Action item — Copy out all the lines in the records that include the word "changes".

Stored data
######

Background: an optimization exercise with open tools, aiming at small area, a short achievable clock period and few clock cycles per item. Do not read the settings as production practice. In this exercise RTL edits were held to simulation tests only and were not proved equivalent to the original. Power is estimated from default activity; no workload was simulated.

## zi_sha256
module zi_sha256 (
    input  wire         clk,
    input  wire         rst,           
    input  wire         in_valid,
    output wire         in_ready,
    input  wire [31:0]  in_data,
    input  wire         in_last,
    input  wire [2:0]   in_nbytes,     
    output reg          out_valid,
    output wire [255:0] out_digest
);
    localparam [31:0] IV0 = 32'h6a09e667, IV1 = 32'hbb67ae85,
                      IV2 = 32'h3c6ef372, IV3 = 32'ha54ff53a,
                      IV4 = 32'h510e527f, IV5 = 32'h9b05688c,
                      IV6 = 32'h1f83d9ab, IV7 = 32'h5be0cd19;
    reg [31:0] w [0:15];
    reg [31:0] wn;                     
    reg [31:0] a, b, c, e, f, g;
    reg [31:0] pas, pac, pes, pec;
    reg [31:0] t1;                     
    reg [31:0] ra0, ra1, ra2, ra3, rb0, rb1, rb2, rb3;
    reg [5:0]  rnd;                    
    reg        act;                    
    reg        act_a;                  
    reg [3:0]  nw;                     
    reg        full;                   
  ...
Size: roughly 6000 cells after synthesis, about 1200 flip-flops, roughly 300 I/O pins, roughly 60000 um^2 of cells after synthesis.
Settings: LEC_CHECK=0, CAP_MARGIN=20, CORE_MARGIN=2, CORE_UTILIZATION=55, SLEW_MARGIN=20; clock period 10.0 ns.
standard.sh (not shown) runs the stock make flow with config.mk's settings and CLKGATE_MAP_FILE= SYNTH_SCRIPT=/design/flow/synth_recipe.tcl, a recipe that flattens the netlist after the stock synthesis.
==> flow/flow/run.sh <==
#!/bin/bash
# The standard layout (standard.sh: unchanged synthesis and ORFS steps)
# with these options: timing repair aims at a larger setup margin; every port
# still gets its own buffer, but a plain buf_2 instead of the delay-buffer cell
# buffer_ports picks by itself; clock tree synthesis without dummy balancing
# loads and with larger sink clusters (fewer leaf buffers). The make output goes to flow_make.log; each ORFS step writes its own
# log under orfs/logs/.
set -euo pipefail
bash standard.sh \
  SETUP_SLACK_MARGIN=6.0 \
  "BUFFER_PORTS_ARGS=-buffer_cell sky130_fd_sc_hd__buf_2" \
  "CTS_ARGS=-sink_clustering_enable -repair_clock_nets -dont_use_dummy_load -sink_clustering_size 24 -sink_clustering_max_diameter 80" \
  finish > flow_make.log 2>&1
The starting point finished clean.
Testbench counts at the start, summed over its fixed seeds: cycles 70,032, bytes 62,061.
Change:
--- a/flow/flow/run.sh
+++ b/flow/flow/run.sh
@@ -3,3 +3,3 @@
 # with these options: timing repair aims at a larger setup margin; every port
-# still gets its own buffer, but a plain buf_2 instead of the delay-buffer cell
+# still gets its own buffer, but a plain buf_1 instead of the delay-buffer cell
 # buffer_ports picks by itself; clock tree synthesis without dummy balancing
@@ -9,4 +9,4 @@
 bash standard.sh \
-  SETUP_SLACK_MARGIN=6.0 \
-  "BUFFER_PORTS_ARGS=-buffer_cell sky130_fd_sc_hd__buf_2" \
+  SETUP_SLACK_MARGIN=5.9 \
+  "BUFFER_PORTS_ARGS=-buffer_cell sky130_fd_sc_hd__buf_1" \
   "CTS_ARGS=-sink_clustering_enable -repair_clock_nets -dont_use_dummy_load -sink_clustering_size 24 -sink_clustering_max_diameter 80" \
Global-route usage hardly moves.
Setup slack degrades by 0.082 ns.
Non-clock buffer count goes down by 26.
Design area goes down by about 1.4%.
Hold slack degrades by 0.025 ns.
Via count is about the same.
Critical path depth goes up by 4.
Clock-buffer cell count goes up by 1.
Synthesized cell count is unchanged.
Total power goes down by 1.7%.
Wire length goes down by 0.69%.
Change:
--- a/flow/flow/run.sh
+++ b/flow/flow/run.sh
@@ -3,3 +3,3 @@
 # with these options: timing repair aims at a larger setup margin; every port
-# still gets its own buffer, but a plain buf_1 instead of the delay-buffer cell
+# still gets its own buffer, but a plain buf_2 instead of the delay-buffer cell
 # buffer_ports picks by itself; clock tree synthesis without dummy balancing
@@ -10,3 +10,3 @@
   SETUP_SLACK_MARGIN=5.9 \
-  "BUFFER_PORTS_ARGS=-buffer_cell sky130_fd_sc_hd__buf_1" \
+  "BUFFER_PORTS_ARGS=-buffer_cell sky130_fd_sc_hd__buf_2" \
   "CTS_ARGS=-sink_clustering_enable -repair_clock_nets -dont_use_dummy_load -sink_clustering_size 24 -sink_clustering_max_diameter 80" \
=> The changed run completed with no timing, DRC or antenna violations. Combinational power fell by a few percent. Sequential cell count stays the same. Routed wire length hardly moves. Die area is unchanged. Power shrinks slightly. Global-route usage is about the same.
Change:
- CORE_UTILIZATION: 55 -> 65
=>
- The new run ran to the end with no violations
- hold slack gets worse by 0.026 ns
- cell area stays flat
- area after synthesis is unchanged
- via count rose by 4.4%
Change:
--- a/flow/flow/run.sh
+++ b/flow/flow/run.sh
@@ -9,3 +9,3 @@
 bash standard.sh \
-  SETUP_SLACK_MARGIN=5.9 \
+  SETUP_SLACK_MARGIN=5.8 \
   "BUFFER_PORTS_ARGS=-buffer_cell sky130_fd_sc_hd__buf_2" \
- CORE_UTILIZATION: 65 -> 40
What happened:
- The new run completed with no timing, DRC or antenna violations
- total power went down by a few percent
- sequential power went down slightly
- wire length goes up slightly
- worst setup slack is better by 0.13 ns
- via count falls by a few percent
- maximum frequency goes up by a few percent
- design area rose slightly
Change:
--- a/flow/flow/run.sh
+++ b/flow/flow/run.sh
@@ -9,3 +9,3 @@
 bash standard.sh \
-  SETUP_SLACK_MARGIN=5.8 \
+  SETUP_SLACK_MARGIN=5.95 \
   "BUFFER_PORTS_ARGS=-buffer_cell sky130_fd_sc_hd__buf_2" \
- CORE_UTILIZATION: 40 -> 55
- PLACE_DENSITY: unset -> 0.68
=> Global-route usage climbs by 8.5 points. Final area drops by 1.5%. Wire length drops by 5.0%. Clock skew barely changes. Fmax climbs by 2.0%.

* * *

run 1:
Starting RTL as in the previous note.
Settings: LEC_CHECK=0, CAP_MARGIN=20, CORE_MARGIN=2, CORE_UTILIZATION=55, PLACE_DENSITY=0.68, SLEW_MARGIN=20; clock period 10.0 ns.
==> flow/flow/run.sh <==
#!/bin/bash
# The standard layout (standard.sh: unchanged synthesis and ORFS steps)
# with these options: timing repair aims at a larger setup margin; every port
# still gets its own buffer, but a plain buf_2 instead of the delay-buffer cell
# buffer_ports picks by itself; clock tree synthesis without dummy balancing
# loads and with larger sink clusters (fewer leaf buffers). The make output goes to flow_make.log; each ORFS step writes its own
# log under orfs/logs/.
set -euo pipefail
bash standard.sh \
  SETUP_SLACK_MARGIN=5.9 \
  "BUFFER_PORTS_ARGS=-buffer_cell sky130_fd_sc_hd__buf_2" \
  "CTS_ARGS=-sink_clustering_enable -repair_clock_nets -dont_use_dummy_load -sink_clustering_size 24 -sink_clustering_max_diameter 80" \
  finish > flow_make.log 2>&1
Run 1: done, clean on timing, DRC and antenna
Testbench counts of run 1, summed over its fixed seeds: cycles 70,032, bytes 62,061.
Input-level comparison between run 2 and run 1:
Settings: PLACE_DENSITY removed (was 0.68); CORE_UTILIZATION changed from 55 to 40.
==> flow/flow/run.sh <==
#!/bin/bash
# The standard layout (standard.sh: unchanged synthesis and ORFS steps)
# with these options: timing repair aims at a larger setup margin; every port
# still gets its own buffer, but a plain buf_2 instead of the delay-buffer cell
# buffer_ports picks by itself; clock tree synthesis without dummy balancing
# loads. The make output goes to flow_make.log; each ORFS step writes its own
# log under orfs/logs/.
set -euo pipefail
bash standard.sh \
  SETUP_SLACK_MARGIN=5.8 \
  "BUFFER_PORTS_ARGS=-buffer_cell sky130_fd_sc_hd__buf_2" \
  "CTS_ARGS=-sink_clustering_enable -repair_clock_nets -dont_use_dummy_load -sink_clustering_size 30 -sink_clustering_max_diameter 100" \
  finish > flow_make.log 2>&1
==> comparison <==
Final routed wirelength across all metal layers: run 2 worse than run 1. Number of H-tree levels for run 2: 1 down relative to run 1. Higher number of instances resized during post-cts repair goes to run 1 over run 2. Compared with run 1, cell count after placement in run 2 increased by a little under 10%.
Input changes introduced in run 3 (baseline for comparison: run 2):
Settings: CORE_UTILIZATION changed from 40 to 55.
==> flow/flow/run.sh <==
#!/bin/bash
# The standard layout (standard.sh: unchanged synthesis and ORFS steps)
# with these options: timing repair aims at a larger setup margin; every port
# still gets its own buffer, but a plain buf_2 instead of the delay-buffer cell
# buffer_ports picks by itself; clock tree synthesis without dummy balancing
# loads and with larger sink clusters (fewer leaf buffers). The make output goes to flow_make.log; each ORFS step writes its own
# log under orfs/logs/.
set -euo pipefail
bash standard.sh \
  SETUP_SLACK_MARGIN=5.95 \
  "BUFFER_PORTS_ARGS=-buffer_cell sky130_fd_sc_hd__buf_2" \
  "CTS_ARGS=-sink_clustering_enable -repair_clock_nets -dont_use_dummy_load -sink_clustering_size 24 -sink_clustering_max_diameter 80" \
  finish > flow_make.log 2>&1
==> comparison <==
In the flow results for run 2 and run 3, the total routing usage reported by global routing is larger on run 3.
Summary: with run 2 as the reference, global-route wire length before repair in run 3 moved down by a few percent.
The run showing the greater critical path's largest stage delay is run 2.
Comparing run 3 against run 2, there is no change at all in mux cell area share after synthesis.
Between run 2 and run 3, maximum fanout along the worst path decreased.
The higher peak ir drop on the vdd network came out of run 3.
Run 3 against run 2; detailed-route wire length is down by a few percent.
Setup slack in run 3 is larger than in run 2.
Run 3 vs run 2, number of placed cells counting well taps went down by 532.
Sort run 2 and run 3 by worst hold slack, ascending, and run 3 comes first.
Input-level comparison between run 4 and run 3:
Settings: swapping 55 for 40 in CORE_UTILIZATION.
==> flow/flow/run.sh <==
#!/bin/bash
# The standard layout (standard.sh: unchanged synthesis and ORFS steps)
# with these options: timing repair aims at a larger setup margin; every port
# still gets its own buffer, but a plain buf_2 instead of the delay-buffer cell
# buffer_ports picks by itself; clock tree synthesis without dummy balancing
# loads. The make output goes to flow_make.log; each ORFS step writes its own
# log under orfs/logs/.
set -euo pipefail
bash standard.sh \
  SETUP_SLACK_MARGIN=5.8 \
  "BUFFER_PORTS_ARGS=-buffer_cell sky130_fd_sc_hd__buf_2" \
  "CTS_ARGS=-sink_clustering_enable -repair_clock_nets -dont_use_dummy_load" \
  finish > flow_make.log 2>&1
==> run summary <==
Compared with run 3, in run 4 final non-filler cell total shows an increase of 589; maximum VDD drop moved down. When run 4 is measured against run 3, its clock-buffer cell count turns out 70 higher. Run 4 ended up with e[21] as its startpoint of the worst setup timing path; run 3 ended up with e[9]. Antenna diode count delta for run 4 relative to run 3: 4 higher. For run 4, the endpoint of the most critical setup path was rb0[30], unlike run 3, where it was rb0[21]. STATUS routed wire length: run 4 loses against run 3. Post-CTS repair timing setup buffer count ended up 18 lower on run 4 than on run 3. Number of global-route vias before repair, run 3 and run 4, higher one = run 3. | post-synthesis register bit count | run 3 vs run 4 | ≈ equal |.

==> what the ideal ports hide <==
In the flow no input, the clock included, has a driving cell. The finished layouts below were timed again as built, in two steps.
Step 1: set_driving_cell puts a clkbuf_16 on clk and a buf_2 on each other input, an assumption about the parent block.
Step 2 also shifts input and output timing later by t, the mid clock arrival at the registers, as if the neighbouring blocks saw the same clock.
Slacks: ideal / step 1 / step 2; pairs: ideal / step 1.
run | shift t [ns] | setup WS [ns] | worst hold slack (ns) | worst setup path after step 2 | slew at the worst register clock pin (ns)
the first run of note 1 | 0.719 | 5.972 / 5.972 / 5.347 | 0.307 / 0.307 / 0.307 | input to register | 0.11 / 0.11
the second run of note 1 | 0.743 | 5.890 / 5.890 / 5.406 | 0.282 / 0.282 / 0.282 | input to register | 0.10 / 0.10
the third run of note 1 | 0.718 | 5.915 / 5.915 / 5.358 | 0.307 / 0.307 / 0.307 | input to register | 0.10 / 0.10
the fourth run of note 1 | 0.735 | 5.750 / 5.750 / 5.429 | 0.281 / 0.281 / 0.281 | input to register | 0.10 / 0.10
the fifth run of note 1 | 0.760 | 5.884 / 5.884 / 5.495 | 0.250 / 0.250 / 0.250 | input to register | 0.10 / 0.10
the sixth run of note 1 | 0.732 | 5.966 / 5.966 / 5.501 | 0.272 / 0.272 / 0.272 | input to register | 0.10 / 0.10
run 1 | 0.733 | 5.958 / 5.958 / 5.445 | 0.272 / 0.272 / 0.272 | input to register | 0.10 / 0.10
run 2 | 0.759 | 5.867 / 5.867 / 5.549 | 0.323 / 0.323 / 0.323 | input to register | 0.12 / 0.12
run 3 | 0.716 | 5.985 / 5.985 / 5.372 | 0.308 / 0.308 / 0.308 | input to register | 0.10 / 0.10
run 4 | 0.836 | 5.861 / 5.861 / 5.534 | 0.275 / 0.275 / 0.275 | input to register | 0.07 / 0.07
After both steps setup and hold are still met in every run listed. For the first run of note 1, which loses most, drivers alone change the setup slack by 0.000 ns; drivers and shift together by -0.625 ns.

######

Solution to this problem —
=> Global-route usage climbs by 8.5 points. Final area drops by 1.5%. Wire length drops by 5.0%. Clock skew barely changes. Fmax climbs by 2.0%.
Input changes introduced in run 3 (baseline for comparison: run 2):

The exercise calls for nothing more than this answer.